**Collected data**
= Beginning of Section =
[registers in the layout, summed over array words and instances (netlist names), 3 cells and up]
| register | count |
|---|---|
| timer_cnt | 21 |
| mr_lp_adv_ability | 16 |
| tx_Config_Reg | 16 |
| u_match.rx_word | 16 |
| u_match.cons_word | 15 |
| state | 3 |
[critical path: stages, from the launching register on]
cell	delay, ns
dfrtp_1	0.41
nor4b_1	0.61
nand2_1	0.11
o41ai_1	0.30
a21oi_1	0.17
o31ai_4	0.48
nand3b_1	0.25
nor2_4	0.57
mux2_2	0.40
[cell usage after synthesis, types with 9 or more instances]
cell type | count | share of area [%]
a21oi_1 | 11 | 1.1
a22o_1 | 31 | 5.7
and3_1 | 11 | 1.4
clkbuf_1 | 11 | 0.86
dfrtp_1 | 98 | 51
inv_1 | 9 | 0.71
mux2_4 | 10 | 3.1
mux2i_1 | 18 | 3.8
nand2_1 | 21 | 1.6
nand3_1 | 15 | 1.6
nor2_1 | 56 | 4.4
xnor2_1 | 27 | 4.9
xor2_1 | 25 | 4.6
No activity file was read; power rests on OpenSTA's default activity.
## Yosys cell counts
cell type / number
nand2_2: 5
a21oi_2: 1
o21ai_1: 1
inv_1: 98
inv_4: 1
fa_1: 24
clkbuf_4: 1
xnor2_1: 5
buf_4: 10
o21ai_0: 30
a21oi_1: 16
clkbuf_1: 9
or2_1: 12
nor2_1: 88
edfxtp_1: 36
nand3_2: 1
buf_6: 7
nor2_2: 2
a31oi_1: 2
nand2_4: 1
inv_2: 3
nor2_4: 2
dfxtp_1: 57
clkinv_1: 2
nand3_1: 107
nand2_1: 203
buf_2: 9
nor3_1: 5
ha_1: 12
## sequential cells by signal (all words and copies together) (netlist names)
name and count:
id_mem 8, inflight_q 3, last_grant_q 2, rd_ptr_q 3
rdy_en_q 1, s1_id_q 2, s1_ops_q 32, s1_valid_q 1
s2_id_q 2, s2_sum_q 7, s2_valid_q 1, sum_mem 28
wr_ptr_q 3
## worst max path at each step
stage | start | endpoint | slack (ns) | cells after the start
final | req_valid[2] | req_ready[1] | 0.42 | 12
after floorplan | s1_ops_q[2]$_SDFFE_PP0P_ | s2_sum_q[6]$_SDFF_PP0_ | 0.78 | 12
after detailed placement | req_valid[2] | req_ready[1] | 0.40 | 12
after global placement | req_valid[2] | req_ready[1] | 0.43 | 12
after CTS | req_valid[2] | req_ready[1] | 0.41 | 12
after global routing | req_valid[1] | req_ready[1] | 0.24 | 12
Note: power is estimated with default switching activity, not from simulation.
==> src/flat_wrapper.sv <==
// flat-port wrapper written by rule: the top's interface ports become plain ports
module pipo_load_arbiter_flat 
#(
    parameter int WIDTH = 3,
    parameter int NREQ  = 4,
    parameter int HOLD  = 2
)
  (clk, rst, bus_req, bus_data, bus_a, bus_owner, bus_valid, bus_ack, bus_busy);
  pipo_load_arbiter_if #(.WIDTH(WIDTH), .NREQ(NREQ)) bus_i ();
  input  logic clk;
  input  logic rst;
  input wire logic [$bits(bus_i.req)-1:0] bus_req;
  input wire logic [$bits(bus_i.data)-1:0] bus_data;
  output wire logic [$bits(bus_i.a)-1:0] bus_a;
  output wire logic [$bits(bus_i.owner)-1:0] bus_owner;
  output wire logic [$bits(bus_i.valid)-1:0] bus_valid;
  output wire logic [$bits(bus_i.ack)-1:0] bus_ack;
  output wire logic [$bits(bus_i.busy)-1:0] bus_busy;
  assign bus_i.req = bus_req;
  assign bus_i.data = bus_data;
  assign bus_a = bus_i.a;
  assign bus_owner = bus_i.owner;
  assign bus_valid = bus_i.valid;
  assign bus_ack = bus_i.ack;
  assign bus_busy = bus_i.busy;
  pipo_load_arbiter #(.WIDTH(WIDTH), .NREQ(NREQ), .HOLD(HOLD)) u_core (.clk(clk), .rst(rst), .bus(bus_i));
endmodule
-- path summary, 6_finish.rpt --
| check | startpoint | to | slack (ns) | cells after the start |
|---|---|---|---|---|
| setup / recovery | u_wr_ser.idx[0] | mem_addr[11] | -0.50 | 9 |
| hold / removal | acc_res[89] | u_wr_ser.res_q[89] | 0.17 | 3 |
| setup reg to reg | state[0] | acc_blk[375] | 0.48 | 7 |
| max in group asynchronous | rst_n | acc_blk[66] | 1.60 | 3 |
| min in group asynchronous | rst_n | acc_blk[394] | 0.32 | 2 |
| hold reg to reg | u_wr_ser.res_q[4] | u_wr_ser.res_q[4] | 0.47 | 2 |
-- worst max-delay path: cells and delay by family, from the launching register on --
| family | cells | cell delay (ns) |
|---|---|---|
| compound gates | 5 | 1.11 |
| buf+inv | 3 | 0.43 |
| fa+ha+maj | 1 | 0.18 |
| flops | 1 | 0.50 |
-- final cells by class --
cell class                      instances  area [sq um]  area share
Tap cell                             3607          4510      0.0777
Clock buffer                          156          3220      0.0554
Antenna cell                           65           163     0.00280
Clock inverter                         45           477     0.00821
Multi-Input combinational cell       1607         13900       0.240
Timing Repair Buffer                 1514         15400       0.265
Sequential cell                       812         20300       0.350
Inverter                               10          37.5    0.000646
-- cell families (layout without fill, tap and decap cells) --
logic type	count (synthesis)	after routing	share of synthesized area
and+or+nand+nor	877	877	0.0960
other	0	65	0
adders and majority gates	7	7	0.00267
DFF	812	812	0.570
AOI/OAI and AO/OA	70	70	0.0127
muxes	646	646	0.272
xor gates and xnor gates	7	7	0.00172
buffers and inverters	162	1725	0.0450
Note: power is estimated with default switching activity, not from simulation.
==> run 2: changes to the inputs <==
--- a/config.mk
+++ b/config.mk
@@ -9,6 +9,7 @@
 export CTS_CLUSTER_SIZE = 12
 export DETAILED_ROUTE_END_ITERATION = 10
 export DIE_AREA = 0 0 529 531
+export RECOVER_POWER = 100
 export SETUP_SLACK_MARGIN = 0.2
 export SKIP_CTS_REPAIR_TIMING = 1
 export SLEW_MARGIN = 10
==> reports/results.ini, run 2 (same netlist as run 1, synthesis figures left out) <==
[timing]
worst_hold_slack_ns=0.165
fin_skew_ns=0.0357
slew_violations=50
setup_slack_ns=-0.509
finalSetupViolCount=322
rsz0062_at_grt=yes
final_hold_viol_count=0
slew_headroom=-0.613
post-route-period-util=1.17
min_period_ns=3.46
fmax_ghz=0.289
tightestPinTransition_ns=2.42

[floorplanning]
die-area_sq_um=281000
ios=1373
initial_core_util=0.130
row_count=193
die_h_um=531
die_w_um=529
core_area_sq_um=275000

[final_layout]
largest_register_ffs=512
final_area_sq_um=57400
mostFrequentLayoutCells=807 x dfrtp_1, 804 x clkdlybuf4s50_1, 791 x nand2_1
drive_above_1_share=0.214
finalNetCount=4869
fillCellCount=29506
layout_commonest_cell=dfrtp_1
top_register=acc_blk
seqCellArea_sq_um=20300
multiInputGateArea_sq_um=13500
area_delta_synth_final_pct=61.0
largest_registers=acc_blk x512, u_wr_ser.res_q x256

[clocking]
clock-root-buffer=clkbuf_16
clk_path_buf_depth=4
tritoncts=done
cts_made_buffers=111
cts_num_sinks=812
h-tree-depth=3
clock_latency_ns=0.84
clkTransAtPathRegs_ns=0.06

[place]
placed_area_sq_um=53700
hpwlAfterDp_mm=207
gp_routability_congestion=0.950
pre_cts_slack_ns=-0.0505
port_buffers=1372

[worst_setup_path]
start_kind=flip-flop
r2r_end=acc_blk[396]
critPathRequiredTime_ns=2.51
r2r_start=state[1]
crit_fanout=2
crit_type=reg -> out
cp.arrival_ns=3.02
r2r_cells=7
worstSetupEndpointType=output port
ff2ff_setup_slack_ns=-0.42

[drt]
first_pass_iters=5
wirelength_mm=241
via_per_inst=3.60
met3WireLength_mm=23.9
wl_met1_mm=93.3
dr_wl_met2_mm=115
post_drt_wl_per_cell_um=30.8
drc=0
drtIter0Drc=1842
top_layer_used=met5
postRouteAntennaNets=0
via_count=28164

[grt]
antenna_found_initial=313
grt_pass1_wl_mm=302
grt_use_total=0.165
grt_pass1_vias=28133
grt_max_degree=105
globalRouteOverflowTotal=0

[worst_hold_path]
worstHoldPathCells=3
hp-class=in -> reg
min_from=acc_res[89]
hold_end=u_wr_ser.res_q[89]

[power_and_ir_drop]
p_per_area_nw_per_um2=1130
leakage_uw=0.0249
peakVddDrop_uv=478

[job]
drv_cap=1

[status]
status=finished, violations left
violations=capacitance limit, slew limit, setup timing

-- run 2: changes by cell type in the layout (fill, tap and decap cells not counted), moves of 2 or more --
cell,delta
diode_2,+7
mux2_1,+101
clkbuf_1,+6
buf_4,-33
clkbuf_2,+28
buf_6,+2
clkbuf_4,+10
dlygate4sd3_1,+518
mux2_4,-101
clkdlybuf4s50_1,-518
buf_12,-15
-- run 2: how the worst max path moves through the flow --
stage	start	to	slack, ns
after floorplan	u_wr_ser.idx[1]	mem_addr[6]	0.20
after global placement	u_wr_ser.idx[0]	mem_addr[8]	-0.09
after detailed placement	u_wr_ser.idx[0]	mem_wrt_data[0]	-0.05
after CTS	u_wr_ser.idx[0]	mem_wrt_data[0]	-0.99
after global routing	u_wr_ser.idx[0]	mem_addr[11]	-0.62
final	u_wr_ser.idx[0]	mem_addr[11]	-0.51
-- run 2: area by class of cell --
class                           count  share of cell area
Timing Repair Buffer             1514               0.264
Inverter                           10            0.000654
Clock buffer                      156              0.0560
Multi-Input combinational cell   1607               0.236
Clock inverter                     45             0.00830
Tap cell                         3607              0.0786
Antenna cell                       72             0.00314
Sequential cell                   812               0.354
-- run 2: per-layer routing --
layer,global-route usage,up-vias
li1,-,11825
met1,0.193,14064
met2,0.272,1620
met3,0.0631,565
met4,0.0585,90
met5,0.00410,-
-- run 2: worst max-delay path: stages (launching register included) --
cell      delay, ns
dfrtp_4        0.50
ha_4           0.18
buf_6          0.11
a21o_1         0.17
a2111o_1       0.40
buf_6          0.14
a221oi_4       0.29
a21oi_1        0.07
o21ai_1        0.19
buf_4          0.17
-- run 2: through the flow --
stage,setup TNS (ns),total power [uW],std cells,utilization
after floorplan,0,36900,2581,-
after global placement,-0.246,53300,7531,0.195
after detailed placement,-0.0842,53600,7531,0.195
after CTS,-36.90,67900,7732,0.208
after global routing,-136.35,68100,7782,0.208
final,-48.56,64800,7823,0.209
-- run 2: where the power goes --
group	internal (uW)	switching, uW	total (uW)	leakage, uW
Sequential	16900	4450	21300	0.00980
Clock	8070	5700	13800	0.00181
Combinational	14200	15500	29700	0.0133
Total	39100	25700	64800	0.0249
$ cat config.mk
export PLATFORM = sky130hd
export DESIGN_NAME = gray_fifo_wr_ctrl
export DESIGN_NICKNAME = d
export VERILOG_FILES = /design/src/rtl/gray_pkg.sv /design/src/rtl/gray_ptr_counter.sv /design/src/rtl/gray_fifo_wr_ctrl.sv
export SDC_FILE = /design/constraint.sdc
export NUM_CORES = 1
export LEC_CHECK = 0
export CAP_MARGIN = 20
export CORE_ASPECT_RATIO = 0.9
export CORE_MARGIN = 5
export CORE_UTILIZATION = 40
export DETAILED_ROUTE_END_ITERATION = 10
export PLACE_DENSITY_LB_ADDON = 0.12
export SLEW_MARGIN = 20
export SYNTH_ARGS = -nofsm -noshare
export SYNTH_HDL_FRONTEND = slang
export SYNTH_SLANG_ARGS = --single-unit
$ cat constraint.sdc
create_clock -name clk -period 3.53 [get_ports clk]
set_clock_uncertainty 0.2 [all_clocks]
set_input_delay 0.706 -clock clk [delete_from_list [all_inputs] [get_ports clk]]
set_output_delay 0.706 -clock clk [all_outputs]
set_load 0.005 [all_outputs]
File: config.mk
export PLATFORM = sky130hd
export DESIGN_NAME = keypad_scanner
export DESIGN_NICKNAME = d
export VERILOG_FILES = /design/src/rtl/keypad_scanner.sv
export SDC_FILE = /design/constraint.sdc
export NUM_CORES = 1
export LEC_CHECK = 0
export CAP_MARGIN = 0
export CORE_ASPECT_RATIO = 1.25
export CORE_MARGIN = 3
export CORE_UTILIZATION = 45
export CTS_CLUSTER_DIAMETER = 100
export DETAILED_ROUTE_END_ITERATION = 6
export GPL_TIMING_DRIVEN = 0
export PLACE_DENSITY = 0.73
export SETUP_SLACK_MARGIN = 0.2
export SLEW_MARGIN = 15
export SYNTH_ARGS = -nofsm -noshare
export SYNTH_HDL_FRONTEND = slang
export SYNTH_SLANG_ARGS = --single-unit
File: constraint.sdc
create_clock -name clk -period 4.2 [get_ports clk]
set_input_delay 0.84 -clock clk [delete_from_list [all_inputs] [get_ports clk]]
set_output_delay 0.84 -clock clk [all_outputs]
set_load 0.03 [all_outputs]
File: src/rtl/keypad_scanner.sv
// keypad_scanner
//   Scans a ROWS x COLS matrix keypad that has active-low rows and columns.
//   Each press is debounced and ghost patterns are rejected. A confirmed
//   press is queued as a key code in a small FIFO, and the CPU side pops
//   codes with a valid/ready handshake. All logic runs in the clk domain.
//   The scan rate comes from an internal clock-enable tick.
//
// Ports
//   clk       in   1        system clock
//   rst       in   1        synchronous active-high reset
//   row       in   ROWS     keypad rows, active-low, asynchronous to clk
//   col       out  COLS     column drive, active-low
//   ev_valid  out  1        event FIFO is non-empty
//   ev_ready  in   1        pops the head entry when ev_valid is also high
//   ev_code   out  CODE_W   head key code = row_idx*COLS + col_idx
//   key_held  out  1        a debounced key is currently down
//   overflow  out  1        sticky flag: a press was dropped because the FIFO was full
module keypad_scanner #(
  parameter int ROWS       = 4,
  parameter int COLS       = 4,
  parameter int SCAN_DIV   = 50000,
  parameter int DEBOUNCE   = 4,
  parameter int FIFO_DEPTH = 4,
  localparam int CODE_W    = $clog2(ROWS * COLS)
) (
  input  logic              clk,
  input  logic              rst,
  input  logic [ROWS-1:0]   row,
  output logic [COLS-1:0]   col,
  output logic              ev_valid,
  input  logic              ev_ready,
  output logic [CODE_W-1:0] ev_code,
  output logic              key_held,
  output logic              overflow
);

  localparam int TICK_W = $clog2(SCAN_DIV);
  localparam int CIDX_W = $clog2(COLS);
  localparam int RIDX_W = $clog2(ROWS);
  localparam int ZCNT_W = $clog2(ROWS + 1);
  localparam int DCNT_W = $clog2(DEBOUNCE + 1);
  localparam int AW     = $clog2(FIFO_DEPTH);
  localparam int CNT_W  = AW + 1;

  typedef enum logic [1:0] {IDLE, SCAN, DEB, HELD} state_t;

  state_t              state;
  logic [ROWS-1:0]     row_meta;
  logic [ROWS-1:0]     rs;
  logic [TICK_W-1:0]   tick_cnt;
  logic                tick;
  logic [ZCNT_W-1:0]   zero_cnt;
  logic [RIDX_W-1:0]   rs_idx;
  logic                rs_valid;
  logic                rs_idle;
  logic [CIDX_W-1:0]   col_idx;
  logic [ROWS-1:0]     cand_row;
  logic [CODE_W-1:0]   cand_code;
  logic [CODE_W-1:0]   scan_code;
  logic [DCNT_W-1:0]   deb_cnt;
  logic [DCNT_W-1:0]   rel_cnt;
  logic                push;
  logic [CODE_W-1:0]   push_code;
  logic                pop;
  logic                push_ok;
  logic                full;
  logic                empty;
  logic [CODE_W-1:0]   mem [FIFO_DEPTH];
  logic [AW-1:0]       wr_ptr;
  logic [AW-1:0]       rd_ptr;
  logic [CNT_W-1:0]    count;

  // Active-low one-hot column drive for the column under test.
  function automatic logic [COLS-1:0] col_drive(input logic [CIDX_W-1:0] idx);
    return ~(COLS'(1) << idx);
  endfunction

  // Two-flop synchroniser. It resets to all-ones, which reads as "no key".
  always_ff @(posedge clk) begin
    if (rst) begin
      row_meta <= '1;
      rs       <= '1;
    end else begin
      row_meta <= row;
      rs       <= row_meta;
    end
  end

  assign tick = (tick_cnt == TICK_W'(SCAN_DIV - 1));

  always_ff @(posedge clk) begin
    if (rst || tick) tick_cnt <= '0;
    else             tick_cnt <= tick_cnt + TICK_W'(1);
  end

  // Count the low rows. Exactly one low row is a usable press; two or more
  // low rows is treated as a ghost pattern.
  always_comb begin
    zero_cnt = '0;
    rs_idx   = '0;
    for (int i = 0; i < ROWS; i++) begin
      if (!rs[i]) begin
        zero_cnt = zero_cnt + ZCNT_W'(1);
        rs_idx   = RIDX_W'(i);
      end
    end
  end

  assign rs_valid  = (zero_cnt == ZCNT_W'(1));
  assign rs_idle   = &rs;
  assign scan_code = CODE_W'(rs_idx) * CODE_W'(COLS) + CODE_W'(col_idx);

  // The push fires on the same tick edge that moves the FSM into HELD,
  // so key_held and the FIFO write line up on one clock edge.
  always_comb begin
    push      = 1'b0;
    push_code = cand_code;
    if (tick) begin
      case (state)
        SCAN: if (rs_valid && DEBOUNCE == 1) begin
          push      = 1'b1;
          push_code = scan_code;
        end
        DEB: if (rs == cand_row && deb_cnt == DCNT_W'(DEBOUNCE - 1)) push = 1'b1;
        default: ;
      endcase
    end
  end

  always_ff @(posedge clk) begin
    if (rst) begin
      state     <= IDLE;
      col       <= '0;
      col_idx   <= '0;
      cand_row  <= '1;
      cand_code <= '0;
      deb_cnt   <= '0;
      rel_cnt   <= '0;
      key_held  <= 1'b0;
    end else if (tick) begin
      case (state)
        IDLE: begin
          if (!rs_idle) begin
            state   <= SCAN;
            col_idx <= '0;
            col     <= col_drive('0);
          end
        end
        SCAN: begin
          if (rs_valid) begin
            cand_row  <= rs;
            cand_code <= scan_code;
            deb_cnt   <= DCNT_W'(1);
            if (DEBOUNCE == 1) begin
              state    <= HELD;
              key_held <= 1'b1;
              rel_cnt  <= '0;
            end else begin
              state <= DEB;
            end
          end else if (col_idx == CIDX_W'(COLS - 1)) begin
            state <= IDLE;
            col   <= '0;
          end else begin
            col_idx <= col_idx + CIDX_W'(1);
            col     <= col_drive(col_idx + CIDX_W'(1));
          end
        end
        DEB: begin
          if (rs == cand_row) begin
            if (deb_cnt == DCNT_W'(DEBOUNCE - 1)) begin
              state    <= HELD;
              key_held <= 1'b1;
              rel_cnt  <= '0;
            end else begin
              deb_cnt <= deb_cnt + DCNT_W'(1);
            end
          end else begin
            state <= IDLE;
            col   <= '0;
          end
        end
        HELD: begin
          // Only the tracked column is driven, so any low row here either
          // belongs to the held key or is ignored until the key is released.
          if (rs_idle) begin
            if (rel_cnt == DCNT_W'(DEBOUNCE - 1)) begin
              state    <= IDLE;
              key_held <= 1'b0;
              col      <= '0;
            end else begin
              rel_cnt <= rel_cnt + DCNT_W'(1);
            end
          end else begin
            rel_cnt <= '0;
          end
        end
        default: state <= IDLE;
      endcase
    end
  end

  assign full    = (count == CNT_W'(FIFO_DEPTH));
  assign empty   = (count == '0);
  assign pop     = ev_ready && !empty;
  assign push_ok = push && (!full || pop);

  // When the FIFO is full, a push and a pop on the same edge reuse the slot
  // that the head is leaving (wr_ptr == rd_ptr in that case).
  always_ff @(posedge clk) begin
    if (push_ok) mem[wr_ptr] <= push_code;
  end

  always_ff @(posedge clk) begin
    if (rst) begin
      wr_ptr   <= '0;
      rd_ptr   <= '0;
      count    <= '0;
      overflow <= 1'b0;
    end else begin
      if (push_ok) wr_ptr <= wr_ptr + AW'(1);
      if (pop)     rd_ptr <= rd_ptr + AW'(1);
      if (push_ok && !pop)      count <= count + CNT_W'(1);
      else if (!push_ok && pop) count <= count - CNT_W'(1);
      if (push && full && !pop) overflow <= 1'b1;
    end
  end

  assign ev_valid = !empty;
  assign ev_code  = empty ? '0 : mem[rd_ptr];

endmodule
= End of Section =
Beginning at the opening line of the data, transcribe each line exactly until you reach the line with "after CTS |", which you also include, and go no further.

[registers in the layout, summed over array words and instances (netlist names), 3 cells and up]
| register | count |
|---|---|
| timer_cnt | 21 |
| mr_lp_adv_ability | 16 |
| tx_Config_Reg | 16 |
| u_match.rx_word | 16 |
| u_match.cons_word | 15 |
| state | 3 |
[critical path: stages, from the launching register on]
cell	delay, ns
dfrtp_1	0.41
nor4b_1	0.61
nand2_1	0.11
o41ai_1	0.30
a21oi_1	0.17
o31ai_4	0.48
nand3b_1	0.25
nor2_4	0.57
mux2_2	0.40
[cell usage after synthesis, types with 9 or more instances]
cell type | count | share of area [%]
a21oi_1 | 11 | 1.1
a22o_1 | 31 | 5.7
and3_1 | 11 | 1.4
clkbuf_1 | 11 | 0.86
dfrtp_1 | 98 | 51
inv_1 | 9 | 0.71
mux2_4 | 10 | 3.1
mux2i_1 | 18 | 3.8
nand2_1 | 21 | 1.6
nand3_1 | 15 | 1.6
nor2_1 | 56 | 4.4
xnor2_1 | 27 | 4.9
xor2_1 | 25 | 4.6
No activity file was read; power rests on OpenSTA's default activity.
## Yosys cell counts
cell type / number
nand2_2: 5
a21oi_2: 1
o21ai_1: 1
inv_1: 98
inv_4: 1
fa_1: 24
clkbuf_4: 1
xnor2_1: 5
buf_4: 10
o21ai_0: 30
a21oi_1: 16
clkbuf_1: 9
or2_1: 12
nor2_1: 88
edfxtp_1: 36
nand3_2: 1
buf_6: 7
nor2_2: 2
a31oi_1: 2
nand2_4: 1
inv_2: 3
nor2_4: 2
dfxtp_1: 57
clkinv_1: 2
nand3_1: 107
nand2_1: 203
buf_2: 9
nor3_1: 5
ha_1: 12
## sequential cells by signal (all words and copies together) (netlist names)
name and count:
id_mem 8, inflight_q 3, last_grant_q 2, rd_ptr_q 3
rdy_en_q 1, s1_id_q 2, s1_ops_q 32, s1_valid_q 1
s2_id_q 2, s2_sum_q 7, s2_valid_q 1, sum_mem 28
wr_ptr_q 3
## worst max path at each step
stage | start | endpoint | slack (ns) | cells after the start
final | req_valid[2] | req_ready[1] | 0.42 | 12
after floorplan | s1_ops_q[2]$_SDFFE_PP0P_ | s2_sum_q[6]$_SDFF_PP0_ | 0.78 | 12
after detailed placement | req_valid[2] | req_ready[1] | 0.40 | 12
after global placement | req_valid[2] | req_ready[1] | 0.43 | 12
after CTS | req_valid[2] | req_ready[1] | 0.41 | 12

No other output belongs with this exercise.